Richard Burns, the East Hampton superintendent, said during Tuesday's school board meeting that "the point I'd really like to make again is there is no spread at all within schools." Rather, he said, it appears the cases are originating outside of school.

"I think we're really on top of things. We work as hard as we can," he said.

In October Gov. Andrew M. Cuomo instituted a zoning system in which areas with virus microclusters would be classified in increasingly severe categories of yellow, orange, or red. In red zones, schools shut down entirely to in-person classes until virus numbers decrease again.

In an email to The Star, Mr. Burns explained that for Suffolk County to be declared a yellow zone, the region has to have a seven-day rolling average of its positive test rates above 2.5 percent for 10 days. That rate is measured as the number of new Covid-19 cases as a percentage of the total number of tests administered over a 24-hour period. To be declared a yellow zone a region must also have 10 or more new daily cases per 100,000 residents on a seven-day average.

If current trends continue, Suffolk County's positive test rate will exceed 2.5 percent for 10 days by Thursday. According to data from New York State, the seven-day average was 3.2 percent last Thursday and was at 3.4 percent on Friday, Saturday, Sunday, and Monday (the most recent day for which data were available as of press time). Also, with Suffolk County's 1.4 million residents, an average of 140 new cases per day for seven days would figure into a yellow zone declaration. On Monday alone, there were 402 new, confirmed cases of Covid-19 in Suffolk.

In schools in yellow zones, classes can still be held in person, but schools would be required to randomly test 20 percent of students, teachers, and staff members over a two-week period. East Hampton has a testing site located on its high school campus that is open to the entire community, not just the school.

"We currently have 1,783 students, staff, and teachers in person in the district, which would mean about 356 tests per week that would be mandated by New York State," Mr. Burns said. "We have been in talks with Stony Brook Southampton Hospital about the logistics of testing if we meet these thresholds."

An orange zone means the seven-day-average positivity rate is above 3 percent for 10 days, along with the criteria that there is a seven-day average of 10 or more cases per 100,000 residents. (Suffolk County appears on track to meet those thresholds by Saturday without a dramatic reduction in cases.) A red zone means the average positivity rate is above 4 percent for 10 days; the same seven-day average of new cases also applies.

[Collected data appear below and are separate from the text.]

===== config.mk =====
export PLATFORM = sky130hd
export DESIGN_NAME = block_check_sched
export DESIGN_NICKNAME = d
export VERILOG_FILES = /design/src/rtl/block_check_pkg.sv /design/src/rtl/block_check_sched_arbiter.sv /design/src/rtl/block_check_sched.sv
export SDC_FILE = /design/constraint.sdc
export NUM_CORES = 1
export LEC_CHECK = 0
export CAP_MARGIN = 5
export CORE_MARGIN = 3
export CORE_UTILIZATION = 40
export DETAILED_ROUTE_END_ITERATION = 6
export PLACE_DENSITY_LB_ADDON = 0.05
export SLEW_MARGIN = 10
export SYNTH_ARGS = -nofsm -noshare
export SYNTH_HDL_FRONTEND = slang
export SYNTH_HIERARCHICAL = 1
export SYNTH_SLANG_ARGS = --single-unit

===== constraint.sdc =====
create_clock -name clk -period 2 [get_ports clk]
set_input_delay 0.4 -clock clk [delete_from_list [all_inputs] [get_ports clk]]
set_output_delay 0.4 -clock clk [all_outputs]
set_load 0.02 [all_outputs]

===== src/rtl/block_check_pkg.sv =====
// Shared state encoding, character constants and sizing helper for the
// block-check scheduler and its round-robin arbiter.
package block_check_pkg;

  localparam logic [2:0] ST_IDLE   = 3'd0;
  localparam logic [2:0] ST_FLUSH  = 3'd1;
  localparam logic [2:0] ST_STREAM = 3'd2;
  localparam logic [2:0] ST_TAIL   = 3'd3;
  localparam logic [2:0] ST_REPORT = 3'd4;

  typedef enum logic [2:0] {
    IDLE   = ST_IDLE,
    FLUSH  = ST_FLUSH,
    STREAM = ST_STREAM,
    TAIL   = ST_TAIL,
    REPORT = ST_REPORT
  } state_e;

  localparam logic [7:0] ASCII_SPACE = 8'h20;

  function automatic int clog2(input int value);
    int r;
    r = 0;
    for (int i = 0; i < 31; i++) begin
      if ((1 << i) < value) r = i + 1;
    end
    return r;
  endfunction

endpackage


===== src/rtl/block_check_sched_arbiter.sv =====
// Combinational round-robin arbiter: first asserted request at or above the
// pointer, wrapping around, reported as one-hot grant plus index.
module rr_arbiter
  import block_check_pkg::*;
#(
  parameter  int N  = 2,
  localparam int IW = clog2(N)
) (
  input  logic [N-1:0]  req_i,
  input  logic [IW-1:0] ptr_i,
  output logic [N-1:0]  gnt_o,
  output logic [IW-1:0] idx_o,
  output logic          hit_o
);

  logic [2*N-1:0] dbl;
  logic [N-1:0]   rot;
  logic [IW-1:0]  off;
  logic [IW:0]    sum;

  always_comb begin
    dbl   = {req_i, req_i} >> ptr_i;
    rot   = dbl[N-1:0];
    off   = '0;
    hit_o = 1'b0;
    // Scan downward so the lowest rotated offset (closest to the pointer) wins.
    for (int k = N - 1; k >= 0; k--) begin
      if (rot[k]) begin
        off   = IW'(k);
        hit_o = 1'b1;
      end
    end
    sum = {1'b0, ptr_i} + {1'b0, off};
    if (sum >= (IW + 1)'(N)) sum = sum - (IW + 1)'(N);
    idx_o = sum[IW-1:0];
    gnt_o = hit_o ? (N'(1) << idx_o) : '0;
  end

endmodule


===== src/rtl/block_check_sched.sv =====
// Message-level scheduler sharing one begin/end block checker among N
// character-stream requesters, one whole message at a time.
module block_check_sched
  import block_check_pkg::*;
#(
  parameter  int N      = 2,
  parameter  int MAXLEN = 1024,
  localparam int IW     = clog2(N),
  localparam int LW     = clog2(MAXLEN + 1)
) (
  input  logic           clk,
  input  logic           reset,
  input  logic [N-1:0]   req_valid,
  input  logic [8*N-1:0] req_data,
  input  logic [N-1:0]   req_last,
  output logic [N-1:0]   req_ready,
  output logic [N-1:0]   resp_valid,
  output logic           resp_ok,
  output logic           resp_err,
  output logic           busy,
  output logic [IW-1:0]  grant_idx,
  output logic           chk_reset,
  output logic [7:0]     chk_in,
  input  logic           chk_result
);

  state_e        state_q, state_d;
  logic [IW-1:0] rr_q, rr_d;
  logic [IW-1:0] grant_q, grant_d;
  logic [N-1:0]  gnt_oh_q, gnt_oh_d;
  logic [LW-1:0] len_q, len_d;
  logic          err_q, err_d;

  logic [N-1:0]  arb_gnt;
  logic [IW-1:0] arb_idx;
  logic          arb_hit;

  logic [7:0]    sel_data;
  logic          sel_valid;
  logic          sel_last;
  logic          flush;

  function automatic logic [LW-1:0] len_sat_inc(input logic [LW-1:0] v);
    if (v == LW'(MAXLEN)) return v;
    return v + LW'(1);
  endfunction

  function automatic logic [IW-1:0] next_ptr(input logic [IW-1:0] g);
    if (g == IW'(N - 1)) return '0;
    return g + IW'(1);
  endfunction

  rr_arbiter #(.N(N)) u_arb (
    .req_i (req_valid),
    .ptr_i (rr_q),
    .gnt_o (arb_gnt),
    .idx_o (arb_idx),
    .hit_o (arb_hit)
  );

  always_comb begin
    sel_data = '0;
    for (int i = 0; i < N; i++) begin
      if (gnt_oh_q[i]) sel_data = req_data[8*i +: 8];
    end
    sel_valid = |(req_valid & gnt_oh_q);
    sel_last  = |(req_last & gnt_oh_q);
  end

  always_comb begin
    state_d    = state_q;
    rr_d       = rr_q;
    grant_d    = grant_q;
    gnt_oh_d   = gnt_oh_q;
    len_d      = len_q;
    err_d      = err_q;
    req_ready  = '0;
    resp_valid = '0;
    resp_ok    = 1'b0;
    resp_err   = 1'b0;
    chk_in     = ASCII_SPACE;
    flush      = 1'b0;
    case (state_q)
      IDLE: begin
        if (arb_hit) begin
          grant_d  = arb_idx;
          gnt_oh_d = arb_gnt;
          state_d  = FLUSH;
        end
      end
      FLUSH: begin
        flush   = 1'b1;
        len_d   = '0;
        err_d   = 1'b0;
        state_d = STREAM;
      end
      STREAM: begin
        req_ready = gnt_oh_q;
        chk_in    = sel_data;
        if (sel_valid) begin
          len_d = len_sat_inc(len_q);
          if (sel_last) begin
            state_d = TAIL;
          end else if (len_q == LW'(MAXLEN - 1)) begin
            err_d   = 1'b1;
            state_d = TAIL;
          end
        end else begin
          // The checker has already consumed this gap, so the message is lost.
          err_d   = 1'b1;
          state_d = TAIL;
        end
      end
      TAIL: begin
        state_d = REPORT;
      end
      REPORT: begin
        resp_valid = gnt_oh_q;
        resp_err   = err_q;
        resp_ok    = chk_result & ~err_q;
        rr_d       = next_ptr(grant_q);
        state_d    = IDLE;
      end
      default: begin
        state_d = IDLE;
      end
    endcase
  end

  always_ff @(posedge clk) begin
    if (reset) begin
      state_q  <= IDLE;
      rr_q     <= '0;
      grant_q  <= '0;
      gnt_oh_q <= '0;
      len_q    <= '0;
      err_q    <= 1'b0;
    end else begin
      state_q  <= state_d;
      rr_q     <= rr_d;
      grant_q  <= grant_d;
      gnt_oh_q <= gnt_oh_d;
      len_q    <= len_d;
      err_q    <= err_d;
    end
  end

  assign busy      = (state_q != IDLE);
  assign grant_idx = grant_q;
  assign chk_reset = reset | flush;

endmodule


# After elaboration in Yosys (flattened, before gate mapping)
# Cells that the tools add are included.
# classes
add_sub_neg	4
order_cmp	1
n_eq_ne	12
n_shift	2
muxes	31
bitwise_logic	5
n_reduce_logical	9
# op_table
operator	count
8-bit two-way mux	3
11-bit two-way mux	2
11-bit one-hot mux with 2 select lines	1
1-bit two-way mux	17
3-bit two-way mux	4
3-bit one-hot mux with 4 select lines	1
11-bit by 1-bit adder with 11-bit output, second input constant	1
11-bit by 10-bit equality test with 1-bit output, second input constant	1
11-bit equality test, second input constant	1
3-bit != test, second input constant	3
3-bit by 2-bit equality test with 1-bit output, second input constant	2
3-bit AND reduction	2
2-bit bitwise AND	2
2-bit two-way mux	2
2-bit != test, second input constant	2
4-bit != test, second input constant	1
2-bit AND reduction	2
2-bit OR reduction	2
4-bit by 1-bit right shift with 2-bit output	1
3-bit by 1-bit equality test with 1-bit output, second input constant	1
3-bit equality test, second input constant	1
3-bit logical NOT	1
3-bit nonzero test	1
1-bit by 1-bit adder with 2-bit output	1
9 further kinds	9
# totals
reg_bits	19
in_bits	23
output_inout_bits	17
elab_cells	70

# Depth between registers and ports, before layout
# Gate-level depths: netlist (run 1).
# logic_depth
depth_word	7
mapped_depth	8
depth_no_buf	6

# Cells and area by module
# The synthesis (run 1) kept the hierarchy.
# modules_own_cells
mod	n_inst	cells_per_inst	area_each_um2
block_check_sched	1	149	1226.2
rr_arbiter	1	6	36.3

# Least setup slack after synthesis (run 1)
# OpenSTA, ideal clock, no wires.
# synth_timing
path_kind	reg2out
startpoint	register state_q[0]
endpoint	output port chk_reset
arrival_ns	1.471
setup_slack_ns	0.129
stages_incl_launch_ff	8
path_cell_list	dfxtp_1 clkbuf_1 nand2b_1 buf_2 o21ba_2 buf_2 clkbuf_1 inv_1
# synth_via
elab_chain_cells	3
# synth_lines
item	line	text
from (decl)	block_check_sched.sv:27	state_e state_q, state_d;
from (signal assigned)	block_check_sched.sv:139	state_q <= state_d;
3-bit by 1-bit equality test with 1-bit output	block_check_sched.sv:83	case (state_q)
1-bit two-way mux	block_check_sched.sv:83	
1-bit OR	block_check_sched.sv:150	assign chk_reset = reset | flush;
to (decl)	block_check_sched.sv:22	output logic chk_reset,
# Every way passes these cells.

# Worst setup path after layout (run 1)
# layout_timing
startpoint	register state_q[2]
endpoint	output port chk_in[5]
# layout_via
elab_chain_cells	2
# layout_lines
item	line	text
3-bit by 2-bit equality test with 1-bit output	block_check_sched.sv:83	
8-bit two-way mux	block_check_sched.sv:83	
to (decl)	block_check_sched.sv:23	output logic [7:0] chk_in,
# Every way passes these cells.
**src/rtl/ps2_host_tx_pkg.sv**
```systemverilog
// Shared PS/2 definitions: transmitter state encoding, common keyboard
// command bytes and the odd-parity helper used when a byte is loaded.
package ps2_host_tx_pkg;

    typedef enum logic [2:0] {
        ST_IDLE      = 3'd0,
        ST_INHIBIT   = 3'd1,
        ST_REQ       = 3'd2,
        ST_BITS      = 3'd3,
        ST_ACK       = 3'd4,
        ST_WAIT_IDLE = 3'd5
    } state_t;

    localparam logic [7:0] CMD_SET_LEDS = 8'hED;
    localparam logic [7:0] CMD_ENABLE   = 8'hF4;
    localparam logic [7:0] CMD_RESET    = 8'hFF;

    // Parity bit that makes the total count of ones in data+parity odd.
    function automatic logic oddParity(input logic [7:0] i_data);
        return ~^i_data;
    endfunction

endpackage

```
**src/rtl/ps2_line_sync.sv**
```systemverilog
// Two-flop synchronizers for the PS/2 clock and data pads plus a one-cycle
// falling-edge strobe on the synchronized clock. Shared with the receiver.
module ps2_line_sync (
    input  logic i_clk,
    input  logic i_rst_n,
    input  logic i_ps2Clk,
    input  logic i_ps2Data,
    output logic o_clkSync,
    output logic o_dataSync,
    output logic o_fallEdge
);

    logic [1:0] r_clkSync;
    logic [1:0] r_dataSync;
    logic       r_clkPrev;

    // Synchronize both lines; reset to 1 so a released bus shows no edge.
    always_ff @(posedge i_clk or negedge i_rst_n) begin
        if (!i_rst_n) begin
            r_clkSync  <= 2'b11;
            r_dataSync <= 2'b11;
            r_clkPrev  <= 1'b1;
        end else begin
            r_clkSync  <= {r_clkSync[0], i_ps2Clk};
            r_dataSync <= {r_dataSync[0], i_ps2Data};
            r_clkPrev  <= r_clkSync[1];
        end
    end

    assign o_clkSync  = r_clkSync[1];
    assign o_dataSync = r_dataSync[1];
    assign o_fallEdge = r_clkPrev & ~r_clkSync[1];

endmodule

```
**src/rtl/ps2_host_tx.sv**
```systemverilog
// PS/2 host-to-device transmitter: inhibit, request-to-send, 8 data bits
// LSB first, odd parity, stop, then checks the device ACK and waits for idle.
module ps2_host_tx
    import ps2_host_tx_pkg::*;
#(
    parameter int counterBits   = 16,
    parameter int inhibitCycles = 1200,
    parameter int timeoutCycles = 24000
) (
    input  logic       clk,
    input  logic       reset,
    input  logic       ps2Clk,
    input  logic       ps2Data,
    output logic       ps2ClkOe,
    output logic       ps2DataOe,
    input  logic [7:0] txData,
    input  logic       start,
    output logic       busy,
    output logic       done,
    output logic       ackError,
    output logic       timeout
);

    localparam logic [counterBits-1:0] INHIBIT_LAST = counterBits'(inhibitCycles - 1);
    localparam logic [counterBits-1:0] TIMEOUT_LAST = counterBits'(timeoutCycles - 1);

    state_t                 r_state;
    state_t                 w_next;
    logic [3:0]             r_bitCnt;
    logic [9:0]             r_shift;
    logic [counterBits-1:0] r_cnt;
    logic                   r_dataOe;
    logic                   r_done;
    logic                   r_ackError;
    logic                   r_timeout;

    logic w_clkSync;
    logic w_dataSync;
    logic w_fallEdge;
    logic w_expired;
    logic w_accept;
    logic w_shiftBit;
    logic w_done;
    logic w_ackErr;
    logic w_tmo;

    ps2_line_sync u_sync (
        .i_clk      (clk),
        .i_rst_n    (reset),
        .i_ps2Clk   (ps2Clk),
        .i_ps2Data  (ps2Data),
        .o_clkSync  (w_clkSync),
        .o_dataSync (w_dataSync),
        .o_fallEdge (w_fallEdge)
    );

    // A device edge in the same cycle as expiry takes priority over the timeout.
    assign w_expired = (r_cnt == TIMEOUT_LAST) && !w_fallEdge;

    // State register; async reset drops the frame and releases both lines.
    always_ff @(posedge clk or negedge reset) begin
        if (!reset) r_state <= ST_IDLE;
        else        r_state <= w_next;
    end

    // Next-state decode and per-cycle event strobes.
    always_comb begin
        w_next     = r_state;
        w_accept   = 1'b0;
        w_shiftBit = 1'b0;
        w_done     = 1'b0;
        w_ackErr   = 1'b0;
        w_tmo      = 1'b0;
        case (r_state)
            ST_IDLE: begin
                if (start) begin
                    w_accept = 1'b1;
                    w_next   = ST_INHIBIT;
                end
            end
            ST_INHIBIT: begin
                if (r_cnt == INHIBIT_LAST) w_next = ST_REQ;
            end
            ST_REQ: w_next = ST_BITS;
            ST_BITS: begin
                if (w_fallEdge) begin
                    w_shiftBit = 1'b1;
                    if (r_bitCnt == 4'd9) w_next = ST_ACK;
                end else if (w_expired) begin
                    w_tmo  = 1'b1;
                    w_next = ST_IDLE;
                end
            end
            ST_ACK: begin
                if (w_fallEdge) begin
                    if (w_dataSync) begin
                        w_ackErr = 1'b1;
                        w_next   = ST_IDLE;
                    end else begin
                        w_next = ST_WAIT_IDLE;
                    end
                end else if (w_expired) begin
                    w_tmo  = 1'b1;
                    w_next = ST_IDLE;
                end
            end
            ST_WAIT_IDLE: begin
                if (w_clkSync && w_dataSync) begin
                    w_done = 1'b1;
                    w_next = ST_IDLE;
                end else if (w_expired) begin
                    w_tmo  = 1'b1;
                    w_next = ST_IDLE;
                end
            end
            default: w_next = ST_IDLE;
        endcase
    end

    // Control datapath: cycle counter, bit counter, data drive and result pulses.
    always_ff @(posedge clk or negedge reset) begin
        if (!reset) begin
            r_cnt      <= '0;
            r_bitCnt   <= 4'd0;
            r_dataOe   <= 1'b0;
            r_done     <= 1'b0;
            r_ackError <= 1'b0;
            r_timeout  <= 1'b0;
        end else begin
            if (w_fallEdge || (w_next != r_state)) r_cnt <= '0;
            else if (r_state != ST_IDLE)           r_cnt <= r_cnt + 1'b1;

            if (r_state == ST_REQ) r_bitCnt <= 4'd0;
            else if (w_shiftBit)   r_bitCnt <= r_bitCnt + 4'd1;

            // Start bit is driven from REQ and held until the first device edge.
            if (w_next == ST_REQ)       r_dataOe <= 1'b1;
            else if (w_shiftBit)        r_dataOe <= ~r_shift[0];
            else if (w_next != ST_BITS) r_dataOe <= 1'b0;

            r_done     <= w_done;
            r_ackError <= w_ackErr;
            r_timeout  <= w_tmo;
        end
    end

    // Frame shifter {stop, parity, data}; pure data, loaded on accept.
    always_ff @(posedge clk) begin
        if (w_accept)        r_shift <= {1'b1, oddParity(txData), txData};
        else if (w_shiftBit) r_shift <= {1'b1, r_shift[9:1]};
    end

    assign ps2ClkOe  = (r_state == ST_INHIBIT) || (r_state == ST_REQ);
    assign ps2DataOe = r_dataOe;
    assign busy      = (r_state != ST_IDLE);
    assign done      = r_done;
    assign ackError  = r_ackError;
    assign timeout   = r_timeout;

endmodule

```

Jeff Nichols, the Sag Harbor School District superintendent, said during a school board meeting on Monday that he doesn't see the numbers going back down anytime soon. His district has had four cases of Covid-19, resulting in quarantine for 22 students and five staff members.

The current thought in Sag Harbor "is we stay on the path we're on and be prepared as a community that this could change rapidly," Mr. Nichols said. Classes could remain in person for now but "it could be a different assessment in a few days."

Tim Frazier, a Springs School Board member, said Monday that "The upcoming months, especially after the holidays, will be hard to predict. . . . We have to be flexible, be open, and monitor closely the rates and stay within the guidelines from the Centers for Disease Control and Health Department. We want to be as safe as we have in the past, if not more, during this critical time."